- Theatrical release poster
- French: Trois fois 20 ans
- Directed by: Julie Gavras
- Written by: Julie Gavras; Olivier Dazat;
- Produced by: Sylvia Pialat; Bertrand Faivre;
- Starring: William Hurt; Isabella Rossellini; Doreen Mantle; Kate Ashfield; Aidan McArdle; Arta Dobroshi; Luke Treadaway; Leslie Phillips; Hugo Speer; Joanna Lumley; Simon Callow;
- Cinematography: Nathalie Durand
- Edited by: Pierre Haberer
- Music by: Sodi Marciszewer
- Production companies: Les Films du Worso; The Bureau; Gaumont; Be-Films;
- Distributed by: Gaumont
- Release dates: 18 February 2011 (Berlin); 13 July 2011 (France);
- Running time: 95 mins
- Countries: France; Belgium; United Kingdom;
- Languages: English; Italian;
- Box office: $1.4 million

= Late Bloomers (2011 film) =

Late Bloomers (Trois fois 20 ans) is a 2011 romantic comedy-drama film directed by Julie Gavras and starring William Hurt and Isabella Rossellini.
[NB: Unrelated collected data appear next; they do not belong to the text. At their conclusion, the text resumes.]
**src/rtl/hybrid_bp_pkg.sv**
```systemverilog
// hybrid_bp_pkg: shared types and constants for the hybrid BATAGE/BFNP predictor
package hybrid_bp_pkg;

    localparam int BATAGE_IDX    = 0;
    localparam int BFNP_IDX      = 1;
    localparam int CHOOSER_FLOOR = 0;
    localparam int CHOOSER_STEP  = 1;

    localparam int DEF_NUM_PRED = 2;
    localparam int DEF_CTR_W    = 2;
    localparam int DEF_PC_W     = 32;

    // Per-branch metadata carried from prediction to resolution (default sizing).
    typedef struct packed {
        logic                         pred;
        logic [DEF_NUM_PRED-1:0]      comp_pred;
        logic [$clog2(DEF_NUM_PRED)-1:0] pick;
        logic [DEF_CTR_W-1:0]         ctr;
        logic [DEF_PC_W-1:0]          pc;
    } meta_t;

    // Saturation ceiling of an unsigned chooser counter of width w.
    function automatic int chooser_max(input int w);
        return (1 << w) - 1;
    endfunction

endpackage

```
**src/rtl/chooser_ctr_update.sv**
```systemverilog
// chooser_ctr_update: saturating chooser-counter rule, shared with the chooser table write path
module chooser_ctr_update
    import hybrid_bp_pkg::*;
#(
    parameter int CTR_W = 2
) (
    input  logic [CTR_W-1:0] ctr_i,
    input  logic             batage_i,
    input  logic             bfnp_i,
    input  logic             dir_i,
    output logic [CTR_W-1:0] ctr_o
);

    localparam logic [CTR_W-1:0] CTR_MAX = CTR_W'(chooser_max(CTR_W));
    localparam logic [CTR_W-1:0] CTR_MIN = CTR_W'(CHOOSER_FLOOR);
    localparam logic [CTR_W-1:0] STEP    = CTR_W'(CHOOSER_STEP);

    // Agreement leaves the counter alone; otherwise it moves toward the component that was right.
    always_comb begin
        ctr_o = ctr_i;
        if (batage_i != bfnp_i)
            ctr_o = (bfnp_i == dir_i) ? ((ctr_i == CTR_MAX) ? ctr_i : ctr_i + STEP)
                                      : ((ctr_i == CTR_MIN) ? ctr_i : ctr_i - STEP);
    end

endmodule

```
**src/rtl/hybrid_meta_pipe.sv**
```systemverilog
// hybrid_meta_pipe: predictor metadata pipeline to resolution; PC storage only with HYBRID_META_PIPE_PC_EN
module hybrid_meta_pipe
    import hybrid_bp_pkg::*;
#(
    parameter  int DEPTH    = 3,
    parameter  int NUM_PRED = 2,
    parameter  int CTR_W    = 2,
    parameter  int PC_W     = 32,
    localparam int PICK_W   = $clog2(NUM_PRED)
) (
    input  logic                clk,
    input  logic                rst,
    input  logic                stall,
    input  logic                flush,
    input  logic                in_valid,
    input  logic                in_pred,
    input  logic [NUM_PRED-1:0] in_comp_pred,
    input  logic [PICK_W-1:0]   in_pick,
    input  logic [CTR_W-1:0]    in_ctr,
    input  logic [PC_W-1:0]     in_pc,
    input  logic                resolve_dir,
    output logic                out_valid,
    output logic                out_pred,
    output logic [NUM_PRED-1:0] out_comp_pred,
    output logic [PICK_W-1:0]   out_pick,
    output logic [CTR_W-1:0]    out_ctr,
    output logic [PC_W-1:0]     out_pc,
    output logic                upd_valid,
    output logic [CTR_W-1:0]    upd_ctr,
    output logic [PC_W-1:0]     upd_pc,
    output logic                upd_mispredict,
    output logic [NUM_PRED-1:0] upd_comp_wrong
);

    // Same layout as meta_t, sized by this instance; the PC field exists only when enabled.
    typedef struct packed {
        logic                pred;
        logic [NUM_PRED-1:0] comp_pred;
        logic [PICK_W-1:0]   pick;
        logic [CTR_W-1:0]    ctr;
`ifdef HYBRID_META_PIPE_PC_EN
        logic [PC_W-1:0]     pc;
`endif
    } stage_t;

    logic   [DEPTH-1:0] valid_q, valid_d;
    stage_t [DEPTH-1:0] stage_q, stage_d;
    stage_t             in_stage, oldest;
    logic               retire;
    logic [CTR_W-1:0]   new_ctr;
    logic               upd_valid_q, upd_mispredict_q;
    logic [CTR_W-1:0]   upd_ctr_q;
    logic [NUM_PRED-1:0] upd_comp_wrong_q;

    assign oldest = stage_q[DEPTH-1];
    assign retire = !stall && valid_q[DEPTH-1];

    // Pack the incoming prediction into a stage payload.
    always_comb begin
        in_stage           = '0;
        in_stage.pred      = in_pred;
        in_stage.comp_pred = in_comp_pred;
        in_stage.pick      = in_pick;
        in_stage.ctr       = in_ctr;
`ifdef HYBRID_META_PIPE_PC_EN
        in_stage.pc        = in_pc;
`endif
    end

    // Shift one stage per unstalled cycle; flush kills every valid bit, including the incoming one.
    always_comb begin
        valid_d = valid_q;
        stage_d = stage_q;
        if (!stall) begin
            valid_d[0] = in_valid;
            stage_d[0] = in_stage;
            for (int k = 1; k < DEPTH; k++) begin
                valid_d[k] = valid_q[k-1];
                stage_d[k] = stage_q[k-1];
            end
        end
        if (flush) valid_d = '0;
    end

    // Stage registers.
    always_ff @(posedge clk) begin
        if (rst) begin
            valid_q <= '0;
            stage_q <= '0;
        end else begin
            valid_q <= valid_d;
            stage_q <= stage_d;
        end
    end

    chooser_ctr_update #(.CTR_W(CTR_W)) u_chooser (
        .ctr_i    (oldest.ctr),
        .batage_i (oldest.comp_pred[BATAGE_IDX]),
        .bfnp_i   (oldest.comp_pred[BFNP_IDX]),
        .dir_i    (resolve_dir),
        .ctr_o    (new_ctr)
    );

    // Capture the retiring entry's chooser update; the valid flag is a one-cycle pulse per retire.
    always_ff @(posedge clk) begin
        if (rst) begin
            upd_valid_q      <= 1'b0;
            upd_ctr_q        <= '0;
            upd_mispredict_q <= 1'b0;
            upd_comp_wrong_q <= '0;
        end else begin
            upd_valid_q <= retire;
            if (retire) begin
                upd_ctr_q        <= new_ctr;
                upd_mispredict_q <= oldest.pred ^ resolve_dir;
                upd_comp_wrong_q <= oldest.comp_pred ^ {NUM_PRED{resolve_dir}};
            end
        end
    end

`ifdef HYBRID_META_PIPE_PC_EN
    logic [PC_W-1:0] upd_pc_q;

    // PC of the retiring entry.
    always_ff @(posedge clk) begin
        if (rst) upd_pc_q <= '0;
        else if (retire) upd_pc_q <= oldest.pc;
    end

    assign out_pc = oldest.pc;
    assign upd_pc = upd_pc_q;
`else
    logic unused_pc;
    assign unused_pc = ^in_pc;
    assign out_pc    = '0;
    assign upd_pc    = '0;
`endif

    assign out_valid      = valid_q[DEPTH-1];
    assign out_pred       = oldest.pred;
    assign out_comp_pred  = oldest.comp_pred;
    assign out_pick       = oldest.pick;
    assign out_ctr        = oldest.ctr;
    assign upd_valid      = upd_valid_q;
    assign upd_ctr        = upd_ctr_q;
    assign upd_mispredict = upd_mispredict_q;
    assign upd_comp_wrong = upd_comp_wrong_q;

endmodule
```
The film premiered on 18 February 2011 at the 61st Berlin International Film Festival. It was released theatrically in France on 13 July 2011 by Gaumont.

==Plot==
A couple, Adam (William Hurt) and Mary (Isabella Rossellini), are both heading into their sixties, but react to this differently. A retired teacher, Mary begins to make adjustments to their home to make it more practical for their age. Adam is defensive to any changes and fiercely defends his progression as an architect. They live in London, next door to Mary's mother, Nora, who raised her daughter in Italy. Mary worries about an incident of memory loss and her doctor prescribes her to keep active. Adam, insulted by an offer to design a retirement home, instead turns his attention to the proposal of a young associate, Maya (Arta Dobroshi), to participate in a competition to design a new museum. Adam becomes nocturnal, working on the project overnight with young associates. Mary becomes used to an increasingly empty home, but attracts an admirer at the gym.

==Cast==
- William Hurt as Adam
- Isabella Rossellini as Mary
- Doreen Mantle as Nora
- Kate Ashfield as Giulia
- Arta Dobroshi as Maya
- Luke Treadaway as Benjamin
- Leslie Phillips as Leo
- Hugo Speer as Peter
- Joanna Lumley as Charlotte
- Simon Callow as Richard
- Aidan McArdle as James

==Reception==
Late Bloomers has received mixed reviews from critics. Rotten Tomatoes gave the film a score of 43%, based on 14 reviews. Metacritic gave the film a rating of 53/100, based on 10 reviews.